Una nueva alerta por contaminación fronteriza mantiene en preocupación a comunidades del South Bay, luego de una falla en el sistema de drenaje de Tijuana que podría incrementar el flujo de aguas residuales hacia territorio estadounidense.
Autoridades del Condado de San Diego informaron que se realizan reparaciones de emergencia en la llamada Línea Paralela por Gravedad, una tubería clave para el traslado de aguas residuales en Tijuana. Los trabajos iniciaron la noche del jueves y podrían extenderse por al menos 24 horas.

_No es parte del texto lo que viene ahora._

From an optimization exercise on the open Yosys and OpenROAD flow, aimed at a short achievable clock period and few clock cycles; shortcuts taken in it are not production practice.
For this run, only the layout was checked, not whether the RTL still works.
No activity file was given, so power comes from the tool's default toggle rates.

<file path="config.mk">
export PLATFORM = sky130hd
export DESIGN_NAME = mips32
export DESIGN_NICKNAME = mips32
export VERILOG_FILES = /design/flow/design.v
export SDC_FILE = /design/flow/constraint.sdc
export NUM_CORES = 4
export LEC_CHECK = 0
export CAP_MARGIN = 20
export CORE_MARGIN = 2
export CORE_UTILIZATION = 60
export PLACE_DENSITY = 0.75
export SETUP_SLACK_MARGIN = 4.0
export SLEW_MARGIN = 20
</file>
<file path="constraint.sdc">
create_clock -name core_clock -period 7.0 [get_ports {clk}]
set_input_delay 1.4000 -clock core_clock [delete_from_list [all_inputs] [get_ports {clk}]]
set_output_delay 1.4000 -clock core_clock [all_outputs]
set_load 0.01 [all_outputs]
</file>
<file path="design.v">
module mips32 #(parameter WIDTH = 32, REGBITS = 3) (
	input			clk, reset,
	input [WIDTH-1:0] 	memdata,
	output			memread, memwrite,
	output [WIDTH-1:0] 	adr, writedata
);
localparam CI = 6;			 
localparam CN = 1 << CI;		 
localparam CT = 10 - CI;		 
localparam PW = 40;			 
localparam NF = 14;
localparam NI = 16 + 3 + 3 + NF;
localparam F_ALU = 13, F_ARITH = 12, F_INV = 11, F_AND = 10, F_OR = 9,
	   F_SLT = 8, F_LD = 7, F_ST = 6, F_BEQ = 5, F_J = 4, F_URT = 3;
function [NI-1:0] predecode(input [31:0] w);
	reg [5:0] op, fn;
	reg r, addi, ld, st, beq, j, fadd, fsub, fand, fslt;
	begin
		op = w[31:26]; fn = w[5:0];
		r    = op == 6'b000000;
		addi = op == 6'b001000;
		ld   = op == 6'b100011 | op == 6'b100000;
		st   = op == 6'b101011 | op == 6'b101000;
		beq  = op == 6'b000100;
		j    = op == 6'b000010;
		fadd = fn == 6'b100000;
		fsub = fn == 6'b100010;
		fand = fn == 6'b100100;
		fslt = fn == 6'b101010;
		predecode = {w[15:0], w[18:16], w[23:21],
			r | addi, (r & (fadd | fsub)) | addi, r & (fsub | fslt),
			r & fand, r & ~(fadd | fsub | fand | fslt), r & fslt,
			ld, st, beq, j, r | st | beq,
			(r ? w[13:11] : addi ? w[18:16] : 3'd0)};
	end
endfunction
function [2:0] i_rs(input [NI-1:0] x); i_rs = x[NF+2:NF]; endfunction
function [2:0] i_rt(input [NI-1:0] x); i_rt = x[NF+5:NF+3]; endfunction
function [2:0] i_wa(input [NI-1:0] x); i_wa = x[2:0]; endfunction
function [31:0] i_sx(input [NI-1:0] x); i_sx = {{16{x[NI-1]}}, x[NI-1:NI-16]}; endfunction
function i_useimm(input [NI-1:0] x);
	i_useimm = ~x[F_URT] | x[F_ST];
endfunction
function [31:0] alu(input [NI-1:0] x, input [31:0] a, b, be);
	reg [31:0] s;
	begin
		s = a + be + {31'b0, x[F_INV]};
		alu = x[F_ARITH] ? s :
		      ({32{x[F_AND]}} & (a & b)) | ({32{x[F_OR]}} & (a | b)) |
		      {31'b0, x[F_SLT] & s[31]};
	end
endfunction
reg [9:0]	pc;			 
reg [9:0]	pf;			 
reg		pfsel;			 
reg [CN-1:0]	cv;			 
reg [CT-1:0]	ctag [0:CN-1];
reg [NI-1:0]	cins [0:CN-1];		 
reg [9:0]	ctgt [0:CN-1];		 
reg [CN-1:0]	cbp;			 
reg		iv, i1v;
reg [NI-1:0]	iins, i1ins;
reg [9:0]	itgt, ifall, ipc, i1tgt, i1fall, i1pc;
reg		ipt, i1pt;		 
reg		dv;
reg [NI-1:0]	dins;
reg [9:0]	dtgt, dfall, dpc;
reg		dpt;
reg [31:0]	da, db, dbe;		 
reg		d1v;
reg [NI-1:0]	d1ins;
reg [9:0]	d1tgt, d1fall, d1pc;
reg		d1pt;
reg [31:0]	d1a, d1b, d1be;
reg		mpend, mld, mlw;	 
reg [2:0]	mrt;
reg [31:0]	ma, msd;
reg [31:0]	rf [1:7];
wire [2:0] d_rs = i_rs(dins), d_rt = i_rt(dins), d_wa = i_wa(dins);
wire [2:0] d1_rs = i_rs(d1ins), d1_rt = i_rt(d1ins), d1_wa = i_wa(d1ins);
wire d_ld = dins[F_LD], d_st = dins[F_ST], d_beq = dins[F_BEQ], d_j = dins[F_J];
wire d1_ld = d1ins[F_LD], d1_st = d1ins[F_ST];
wire use0 = (d_rs == mrt & ~d_j) | (d_rt == mrt & dins[F_URT]);
wire use1 = d1v & ((d1_rs == mrt) | (d1_rt == mrt & d1ins[F_URT]));
wire stall = dv & mlw & (use0 | use1);
wire ex = dv & ~stall;
wire ex1 = ex & d1v;
wire [31:0] res0 = alu(dins, da, db, dbe);
wire [31:0] res1 = alu(d1ins, d1a, d1b, d1be);
wire [31:0] sum0 = da + dbe;
wire [31:0] sum1 = d1a + d1be;
wire eq = da == db;
wire acttk = d_j | (d_beq & eq);
wire redir0 = ex & (acttk != dpt);
wire eq1 = d1a == d1b;
wire acttk1 = d1ins[F_BEQ] & eq1;
wire redir1 = ex1 & ~redir0 & (acttk1 != d1pt);
wire redir = redir0 | redir1;
wire [9:0] rtgt = redir0 ? (acttk ? dtgt : dfall) : (acttk1 ? d1tgt : d1fall);
wire e_we = ex & dins[F_ALU] & (d_wa != 3'd0);
wire e1_we = ex1 & ~redir0 & d1ins[F_ALU] & (d1_wa != 3'd0);
wire m0 = d_ld | d_st;
wire m1 = d1v & ~redir0 & (d1_ld | d1_st);
wire advance = ~stall;
function [31:0] rdreg(input [2:0] r);
	if (e1_we && d1_wa == r) rdreg = res1;
	else if (e_we && d_wa == r) rdreg = res0;
	else if (mlw && mrt == r) rdreg = memdata;
	else if (r == 3'd0) rdreg = 32'd0;
	else rdreg = rf[r];
endfunction
function [31:0] bop(input [NI-1:0] x, input [31:0] v);
	bop = i_useimm(x) ? i_sx(x) : x[F_INV] ? ~v : v;
endfunction
wire [31:0] fa  = rdreg(i_rs(iins));
wire [31:0] fb  = rdreg(i_rt(iins));
wire [31:0] fa1 = rdreg(i_rs(i1ins));
wire [31:0] fb1 = rdreg(i_rt(i1ins));
wire hit_a  = mlw && d_rs == mrt,  hit_b  = mlw && d_rt == mrt;
wire hit_a1 = mlw && d1_rs == mrt, hit_b1 = mlw && d1_rt == mrt;
wire [CI-1:0] fidx = pc[CI-1:0];
wire fhit = cv[fidx] & (ctag[fidx] == pc[9:CI]);
wire fmem = ~mpend & ~pfsel;		 
wire fgot = fhit | fmem;
wire [NI-1:0] c_ins = cins[fidx];
wire [NI-1:0] m_ins = predecode(memdata);
wire [NI-1:0] f_ins = fhit ? c_ins : m_ins;
wire [9:0] pc1 = pc + 10'd1;
wire [9:0] pc2 = pc + 10'd2;
wire [9:0] m_tgt = m_ins[F_J] ? memdata[9:0] : pc1 + memdata[9:0];
wire [9:0] c_tgt = ctgt[fidx];
wire c_pt = c_ins[F_J] | (c_ins[F_BEQ] & cbp[fidx]);
wire f_pt = fhit & c_pt;
wire [CI-1:0] lidx = pc1[CI-1:0];
wire lhit = cv[lidx] & (ctag[lidx] == pc1[9:CI]);
wire [NI-1:0] l_ins = cins[lidx];
wire lfold = lhit & l_ins[F_J];
wire [9:0] ltgt = ctgt[lidx];
wire [9:0] f_fall = lfold ? ltgt : pc1;
wire [CI-1:0] l2idx = pc2[CI-1:0];
wire l2hit = cv[l2idx] & (ctag[l2idx] == pc2[9:CI]);
wire l2fold = l2hit & cins[l2idx][F_J];
wire [9:0] l2tgt = ctgt[l2idx];
wire c_mem = c_ins[F_LD] | c_ins[F_ST];
wire l_mem = l_ins[F_LD] | l_ins[F_ST];
wire [2:0] c_wa = i_wa(c_ins), c_rt = i_rt(c_ins);
wire [2:0] l_rs = i_rs(l_ins), l_rt = i_rt(l_ins), l_wa = i_wa(l_ins);
wire dep = (c_wa != 3'd0 & (c_wa == l_rs | (l_ins[F_URT] & c_wa == l_rt))) |
	   (c_ins[F_LD] & c_rt != 3'd0 &
	    (c_rt == l_rs | (l_ins[F_URT] & c_rt == l_rt) | c_rt == l_wa));
wire c_bnt = c_ins[F_BEQ] & ~cbp[fidx];	 
wire l_pt = l_ins[F_BEQ] & cbp[lidx];
wire pair = fhit & lhit & (c_ins[F_ALU] | c_mem | c_bnt) &
	    (l_ins[F_ALU] | l_mem | l_ins[F_BEQ]) &
	    ~(c_mem & l_mem) & ~(c_ins[F_BEQ] & l_ins[F_BEQ]) & ~dep;
wire [9:0] l_fall = l2fold ? l2tgt : pc2;
reg [9:0] pc_n;
reg nhit;				 
always @(*) begin
	if (reset) begin
		pc_n = 10'd0; nhit = 1'b0;
	end else if (advance & redir) begin
		pc_n = rtgt; nhit = 1'b0;
	end else if (advance & pair) begin
		pc_n = l_pt ? ltgt : l_fall;
		nhit = ~l_pt & ~l2fold & l2hit;
	end else if (advance & fgot) begin
		pc_n = f_pt ? c_tgt : f_fall;
		nhit = ~f_pt & ~lfold & lhit;
	end else begin
		pc_n = pc; nhit = fhit;
	end
end
wire mpend_n = ~reset & ex & (m0 | m1);
wire pfdo = pfsel & ~mpend;		 
wire [9:0] pf_a = pfdo ? pf + 10'd1 : pf;
wire [9:0] pf_d = pf_a - pc;
wire pf_ok = pf_d != 10'd0 && pf_d <= PW;
wire fill = ~reset & (fmem | pfdo);
wire [9:0] fa_adr = pfdo ? pf : pc;
wire [CI-1:0] widx = fa_adr[CI-1:0];
wire [9:0] w_tgt = m_ins[F_J] ? memdata[9:0] : fa_adr + 10'd1 + memdata[9:0];
wire w_bp = memdata[23:21] == memdata[18:16];
integer i;
always @(posedge clk) begin
	for (i = 1; i < 8; i = i + 1) begin
		if (e1_we && d1_wa == i) rf[i] <= res1;
		else if (e_we && d_wa == i) rf[i] <= res0;
		else if (mlw && mrt == i) rf[i] <= memdata;
	end
	ma  <= m0 ? sum0 : sum1;
	msd <= m0 ? db : d1b;
	mrt <= m0 ? d_rt : d1_rt;
	mld <= m0 ? d_ld : d1_ld;
	mpend <= mpend_n;
	mlw <= ~reset & ex & (m0 ? d_ld & (d_rt != 3'd0) : m1 & d1_ld & (d1_rt != 3'd0));
	if (reset) cv <= {CN{1'b0}};
	else if (fill) cv[widx] <= 1'b1;
	if (fill) begin
		ctag[widx] <= fa_adr[9:CI];
		cins[widx] <= m_ins;
		ctgt[widx] <= w_tgt;
	end
	if (ex & d_beq) cbp[dpc[CI-1:0]] <= eq;
	else if (ex1 & d1ins[F_BEQ]) cbp[d1pc[CI-1:0]] <= eq1;
	if (fill & ~(fmem & fhit)) cbp[widx] <= w_bp;
	pc <= pc_n;
	pfsel <= mpend_n ? 1'b0 : nhit & pf_ok;
	pf <= reset ? 10'd0 : pf_ok ? pf_a : pc1;
	if (reset) begin
		iv <= 1'b0;
		i1v <= 1'b0;
	end else if (advance) begin
		iv <= fgot & ~redir;
		i1v <= pair & ~redir;
	end
	if (advance) begin
		iins  <= f_ins;
		itgt  <= fhit ? c_tgt : m_tgt;
		ifall <= f_fall;
		ipc   <= pc;
		ipt   <= f_pt;
		i1ins <= l_ins;
		i1tgt <= ltgt;
		i1fall <= l_fall;
		i1pc  <= pc1;
		i1pt  <= l_pt;
	end
	if (reset) begin
		dv <= 1'b0;
		d1v <= 1'b0;
	end else if (advance) begin
		dv <= iv & ~redir;
		d1v <= i1v & ~redir;
	end
	if (advance) begin
		dins  <= iins;
		dtgt  <= itgt;
		dfall <= ifall;
		dpc   <= ipc;
		dpt   <= ipt;
		da    <= fa;
		db    <= fb;
		dbe   <= bop(iins, fb);
		d1ins <= i1ins;
		d1tgt <= i1tgt;
		d1fall <= i1fall;
		d1pc  <= i1pc;
		d1pt  <= i1pt;
		d1a   <= fa1;
		d1b   <= fb1;
		d1be  <= bop(i1ins, fb1);
	end else begin
		if (hit_a) da <= memdata;
		if (hit_b) begin
			db <= memdata;
			dbe <= bop(dins, memdata);
		end
		if (hit_a1) d1a <= memdata;
		if (hit_b1) begin
			d1b <= memdata;
			d1be <= bop(d1ins, memdata);
		end
	end
end
assign memread = 1'b1;
assign memwrite = mpend & ~mld;
assign writedata = msd;
assign adr = {ma[31:12], (mpend ? ma[11:2] : pfsel ? pf : pc), ma[1:0]};
endmodule
</file>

Durante las reparaciones, dos estaciones de bombeo serán desconectadas temporalmente, lo que provocará que una mayor cantidad de aguas residuales sea desviada hacia la Planta Internacional de Tratamiento de Aguas Residuales del South Bay, ubicada cerca de la frontera.
Funcionarios advirtieron que residentes de la zona podrían percibir olores más intensos a drenaje, además de un aumento en el flujo de aguas contaminadas dentro del canal del Río Tijuana.
La situación también generó preocupación por posibles impactos en la salud pública y nuevos cierres de playas, especialmente si aguas sin tratar alcanzan zonas costeras del sur del Condado de San Diego.
La Comisión Internacional de Límites y Aguas informó que desplegó personal y equipo cerca de Smuggler’s Gulch para intentar contener cualquier flujo transfronterizo durante el periodo de reparación.
El problema de contaminación por aguas residuales provenientes de Tijuana ha afectado durante años a comunidades como San Ysidro, Imperial Beach y Coronado, donde residentes, autoridades locales y activistas han exigido soluciones permanentes ante los impactos ambientales, sanitarios y económicos en la región fronteriza.